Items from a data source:
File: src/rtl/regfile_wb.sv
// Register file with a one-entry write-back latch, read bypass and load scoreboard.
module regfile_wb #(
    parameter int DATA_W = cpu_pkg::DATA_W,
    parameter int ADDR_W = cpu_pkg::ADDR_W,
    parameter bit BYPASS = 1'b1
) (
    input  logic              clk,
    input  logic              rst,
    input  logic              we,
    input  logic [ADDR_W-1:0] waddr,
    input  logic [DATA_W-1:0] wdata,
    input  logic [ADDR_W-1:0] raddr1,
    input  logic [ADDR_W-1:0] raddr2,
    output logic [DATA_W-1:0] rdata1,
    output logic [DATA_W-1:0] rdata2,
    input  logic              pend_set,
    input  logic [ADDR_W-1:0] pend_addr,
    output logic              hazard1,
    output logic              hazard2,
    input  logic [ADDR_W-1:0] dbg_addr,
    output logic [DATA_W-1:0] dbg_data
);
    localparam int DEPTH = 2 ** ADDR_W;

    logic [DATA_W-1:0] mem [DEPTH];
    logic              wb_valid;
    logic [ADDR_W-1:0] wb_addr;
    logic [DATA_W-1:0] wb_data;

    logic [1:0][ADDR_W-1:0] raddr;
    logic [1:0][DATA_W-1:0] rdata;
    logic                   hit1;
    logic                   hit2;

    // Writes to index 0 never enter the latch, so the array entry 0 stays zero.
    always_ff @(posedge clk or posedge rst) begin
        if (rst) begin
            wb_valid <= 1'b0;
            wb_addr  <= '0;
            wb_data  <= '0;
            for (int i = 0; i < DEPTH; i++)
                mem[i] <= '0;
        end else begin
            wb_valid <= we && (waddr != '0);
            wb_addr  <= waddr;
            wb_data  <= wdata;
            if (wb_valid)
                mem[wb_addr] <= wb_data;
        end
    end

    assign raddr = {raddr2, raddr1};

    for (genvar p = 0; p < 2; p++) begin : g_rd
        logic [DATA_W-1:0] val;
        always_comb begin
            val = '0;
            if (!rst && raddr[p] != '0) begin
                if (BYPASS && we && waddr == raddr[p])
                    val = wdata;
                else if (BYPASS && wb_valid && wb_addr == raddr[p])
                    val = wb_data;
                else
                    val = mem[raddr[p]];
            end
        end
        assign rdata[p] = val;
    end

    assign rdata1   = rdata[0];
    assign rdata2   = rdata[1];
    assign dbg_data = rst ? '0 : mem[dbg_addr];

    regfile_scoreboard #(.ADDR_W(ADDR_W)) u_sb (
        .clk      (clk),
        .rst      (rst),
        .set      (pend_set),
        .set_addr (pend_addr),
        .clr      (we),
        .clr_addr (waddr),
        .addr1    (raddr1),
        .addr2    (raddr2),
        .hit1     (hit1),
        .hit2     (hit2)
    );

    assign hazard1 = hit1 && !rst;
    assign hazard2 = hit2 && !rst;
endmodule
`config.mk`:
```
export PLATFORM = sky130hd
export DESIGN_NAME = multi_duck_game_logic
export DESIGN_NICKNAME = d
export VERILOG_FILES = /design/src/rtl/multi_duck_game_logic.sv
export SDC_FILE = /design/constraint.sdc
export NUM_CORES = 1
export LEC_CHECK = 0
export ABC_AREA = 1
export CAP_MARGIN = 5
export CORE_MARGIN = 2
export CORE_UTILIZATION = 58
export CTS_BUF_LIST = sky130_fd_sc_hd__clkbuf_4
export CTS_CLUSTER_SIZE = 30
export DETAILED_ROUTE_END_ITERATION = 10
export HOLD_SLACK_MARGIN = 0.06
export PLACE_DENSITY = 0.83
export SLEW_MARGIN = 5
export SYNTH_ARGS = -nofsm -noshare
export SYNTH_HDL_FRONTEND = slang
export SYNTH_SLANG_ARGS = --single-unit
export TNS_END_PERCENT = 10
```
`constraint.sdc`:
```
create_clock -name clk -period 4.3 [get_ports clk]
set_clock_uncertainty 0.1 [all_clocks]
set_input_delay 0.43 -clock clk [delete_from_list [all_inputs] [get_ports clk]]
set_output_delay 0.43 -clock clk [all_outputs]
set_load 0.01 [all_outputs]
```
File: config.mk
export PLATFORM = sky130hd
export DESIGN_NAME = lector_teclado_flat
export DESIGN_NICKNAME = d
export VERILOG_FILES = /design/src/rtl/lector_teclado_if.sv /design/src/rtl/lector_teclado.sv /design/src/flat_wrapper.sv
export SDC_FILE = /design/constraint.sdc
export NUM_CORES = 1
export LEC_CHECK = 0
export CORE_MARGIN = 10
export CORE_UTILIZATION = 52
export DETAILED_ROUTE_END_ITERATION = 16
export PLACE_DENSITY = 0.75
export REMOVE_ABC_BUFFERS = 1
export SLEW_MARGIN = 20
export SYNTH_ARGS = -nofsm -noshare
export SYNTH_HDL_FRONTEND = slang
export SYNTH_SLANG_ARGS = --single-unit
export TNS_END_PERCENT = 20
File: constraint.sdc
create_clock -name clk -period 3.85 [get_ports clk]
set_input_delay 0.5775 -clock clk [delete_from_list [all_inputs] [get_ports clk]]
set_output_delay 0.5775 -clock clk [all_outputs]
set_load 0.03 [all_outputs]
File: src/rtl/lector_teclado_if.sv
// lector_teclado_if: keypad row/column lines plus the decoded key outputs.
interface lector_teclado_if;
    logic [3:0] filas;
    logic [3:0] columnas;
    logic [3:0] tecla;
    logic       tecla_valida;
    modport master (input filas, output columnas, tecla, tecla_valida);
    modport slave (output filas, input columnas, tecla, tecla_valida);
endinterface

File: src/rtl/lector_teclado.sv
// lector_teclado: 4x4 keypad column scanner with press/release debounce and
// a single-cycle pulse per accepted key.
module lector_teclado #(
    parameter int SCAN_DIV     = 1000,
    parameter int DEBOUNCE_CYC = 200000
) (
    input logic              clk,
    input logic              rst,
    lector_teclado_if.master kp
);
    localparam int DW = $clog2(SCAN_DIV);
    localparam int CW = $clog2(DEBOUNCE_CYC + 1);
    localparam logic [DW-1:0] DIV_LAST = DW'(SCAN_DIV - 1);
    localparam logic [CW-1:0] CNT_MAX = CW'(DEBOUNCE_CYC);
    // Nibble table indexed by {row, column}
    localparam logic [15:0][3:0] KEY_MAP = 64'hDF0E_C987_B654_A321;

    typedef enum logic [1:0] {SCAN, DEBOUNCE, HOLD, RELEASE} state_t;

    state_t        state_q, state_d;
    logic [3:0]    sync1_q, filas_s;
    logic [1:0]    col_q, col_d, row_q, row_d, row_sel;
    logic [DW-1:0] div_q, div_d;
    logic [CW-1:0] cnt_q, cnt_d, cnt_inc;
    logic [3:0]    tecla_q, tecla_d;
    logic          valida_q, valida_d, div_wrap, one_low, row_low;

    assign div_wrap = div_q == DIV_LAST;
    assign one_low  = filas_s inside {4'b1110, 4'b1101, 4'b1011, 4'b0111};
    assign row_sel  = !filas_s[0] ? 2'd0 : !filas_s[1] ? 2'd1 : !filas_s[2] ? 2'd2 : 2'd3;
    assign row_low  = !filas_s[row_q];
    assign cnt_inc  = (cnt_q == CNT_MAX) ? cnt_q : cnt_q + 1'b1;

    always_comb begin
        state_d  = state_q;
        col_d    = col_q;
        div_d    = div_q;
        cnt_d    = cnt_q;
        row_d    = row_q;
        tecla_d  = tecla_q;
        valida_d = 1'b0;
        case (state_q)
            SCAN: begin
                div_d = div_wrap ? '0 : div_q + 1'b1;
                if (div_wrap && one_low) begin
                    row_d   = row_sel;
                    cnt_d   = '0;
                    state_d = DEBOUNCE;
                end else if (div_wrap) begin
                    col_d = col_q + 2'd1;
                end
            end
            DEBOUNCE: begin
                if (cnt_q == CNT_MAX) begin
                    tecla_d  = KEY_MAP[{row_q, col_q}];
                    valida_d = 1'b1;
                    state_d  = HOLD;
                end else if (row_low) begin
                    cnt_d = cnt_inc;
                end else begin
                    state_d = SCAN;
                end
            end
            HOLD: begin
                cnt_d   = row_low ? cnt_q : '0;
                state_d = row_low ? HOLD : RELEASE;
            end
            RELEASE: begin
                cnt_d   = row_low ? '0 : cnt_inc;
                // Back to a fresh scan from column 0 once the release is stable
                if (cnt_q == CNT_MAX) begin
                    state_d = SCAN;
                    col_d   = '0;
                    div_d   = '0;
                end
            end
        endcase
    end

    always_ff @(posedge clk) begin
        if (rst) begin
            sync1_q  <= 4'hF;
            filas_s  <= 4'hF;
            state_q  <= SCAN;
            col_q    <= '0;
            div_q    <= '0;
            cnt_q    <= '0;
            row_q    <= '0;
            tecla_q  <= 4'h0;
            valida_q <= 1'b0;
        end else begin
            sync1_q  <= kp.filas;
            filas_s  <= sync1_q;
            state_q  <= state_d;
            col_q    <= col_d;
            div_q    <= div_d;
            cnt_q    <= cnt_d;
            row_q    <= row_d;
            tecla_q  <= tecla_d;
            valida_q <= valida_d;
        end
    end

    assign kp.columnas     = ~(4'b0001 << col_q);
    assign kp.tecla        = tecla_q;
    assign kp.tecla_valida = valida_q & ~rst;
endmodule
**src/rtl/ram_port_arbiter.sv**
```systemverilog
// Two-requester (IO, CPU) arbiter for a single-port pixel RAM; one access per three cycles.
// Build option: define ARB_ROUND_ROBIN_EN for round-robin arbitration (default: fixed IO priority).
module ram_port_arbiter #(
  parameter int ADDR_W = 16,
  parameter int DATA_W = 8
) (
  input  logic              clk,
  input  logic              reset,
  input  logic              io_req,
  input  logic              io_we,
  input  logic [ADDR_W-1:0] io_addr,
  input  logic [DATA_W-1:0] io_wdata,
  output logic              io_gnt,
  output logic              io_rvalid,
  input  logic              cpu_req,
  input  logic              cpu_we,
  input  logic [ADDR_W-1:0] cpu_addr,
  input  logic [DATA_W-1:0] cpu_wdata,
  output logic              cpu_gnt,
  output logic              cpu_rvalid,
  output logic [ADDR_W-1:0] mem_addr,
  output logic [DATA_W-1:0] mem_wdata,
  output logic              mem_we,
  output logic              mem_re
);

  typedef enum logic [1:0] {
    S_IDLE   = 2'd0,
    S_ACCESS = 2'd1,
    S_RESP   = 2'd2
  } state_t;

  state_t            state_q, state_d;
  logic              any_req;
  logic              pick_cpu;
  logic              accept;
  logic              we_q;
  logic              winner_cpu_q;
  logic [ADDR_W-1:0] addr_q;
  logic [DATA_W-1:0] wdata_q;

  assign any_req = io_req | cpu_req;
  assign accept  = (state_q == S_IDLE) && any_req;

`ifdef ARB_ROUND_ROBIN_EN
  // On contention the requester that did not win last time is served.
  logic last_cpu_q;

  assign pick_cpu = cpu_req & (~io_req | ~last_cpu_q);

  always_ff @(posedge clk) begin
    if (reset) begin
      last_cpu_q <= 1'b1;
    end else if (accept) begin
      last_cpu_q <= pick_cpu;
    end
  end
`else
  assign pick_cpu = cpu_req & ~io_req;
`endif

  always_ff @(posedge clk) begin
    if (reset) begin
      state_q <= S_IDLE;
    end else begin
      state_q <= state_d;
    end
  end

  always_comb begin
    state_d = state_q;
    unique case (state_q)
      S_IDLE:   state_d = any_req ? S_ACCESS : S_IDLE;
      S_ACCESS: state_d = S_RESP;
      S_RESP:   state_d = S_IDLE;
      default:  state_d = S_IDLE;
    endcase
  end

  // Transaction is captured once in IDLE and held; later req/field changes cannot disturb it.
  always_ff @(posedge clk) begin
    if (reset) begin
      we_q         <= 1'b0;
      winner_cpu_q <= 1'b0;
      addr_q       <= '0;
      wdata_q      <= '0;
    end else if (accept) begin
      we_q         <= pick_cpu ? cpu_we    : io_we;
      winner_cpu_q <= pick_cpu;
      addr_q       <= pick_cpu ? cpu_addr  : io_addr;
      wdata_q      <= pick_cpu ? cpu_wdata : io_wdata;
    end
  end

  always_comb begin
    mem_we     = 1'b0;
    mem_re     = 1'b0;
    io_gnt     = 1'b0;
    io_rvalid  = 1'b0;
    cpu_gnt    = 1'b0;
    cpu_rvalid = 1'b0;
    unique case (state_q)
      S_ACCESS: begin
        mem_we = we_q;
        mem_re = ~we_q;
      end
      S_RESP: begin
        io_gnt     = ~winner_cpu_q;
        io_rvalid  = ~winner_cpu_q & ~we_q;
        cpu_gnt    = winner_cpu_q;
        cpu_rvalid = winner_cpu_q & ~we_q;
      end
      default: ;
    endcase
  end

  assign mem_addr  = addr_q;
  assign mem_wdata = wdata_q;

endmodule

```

§ **Assignment**
Repeat word for word every line from the start of the entries to the line holding "for (int i = 0; i < DEPTH; i++)", inclusive, and nothing else.

§ **Exercise solution**
File: src/rtl/regfile_wb.sv
// Register file with a one-entry write-back latch, read bypass and load scoreboard.
module regfile_wb #(
    parameter int DATA_W = cpu_pkg::DATA_W,
    parameter int ADDR_W = cpu_pkg::ADDR_W,
    parameter bit BYPASS = 1'b1
) (
    input  logic              clk,
    input  logic              rst,
    input  logic              we,
    input  logic [ADDR_W-1:0] waddr,
    input  logic [DATA_W-1:0] wdata,
    input  logic [ADDR_W-1:0] raddr1,
    input  logic [ADDR_W-1:0] raddr2,
    output logic [DATA_W-1:0] rdata1,
    output logic [DATA_W-1:0] rdata2,
    input  logic              pend_set,
    input  logic [ADDR_W-1:0] pend_addr,
    output logic              hazard1,
    output logic              hazard2,
    input  logic [ADDR_W-1:0] dbg_addr,
    output logic [DATA_W-1:0] dbg_data
);
    localparam int DEPTH = 2 ** ADDR_W;

    logic [DATA_W-1:0] mem [DEPTH];
    logic              wb_valid;
    logic [ADDR_W-1:0] wb_addr;
    logic [DATA_W-1:0] wb_data;

    logic [1:0][ADDR_W-1:0] raddr;
    logic [1:0][DATA_W-1:0] rdata;
    logic                   hit1;
    logic                   hit2;

    // Writes to index 0 never enter the latch, so the array entry 0 stays zero.
    always_ff @(posedge clk or posedge rst) begin
        if (rst) begin
            wb_valid <= 1'b0;
            wb_addr  <= '0;
            wb_data  <= '0;
            for (int i = 0; i < DEPTH; i++)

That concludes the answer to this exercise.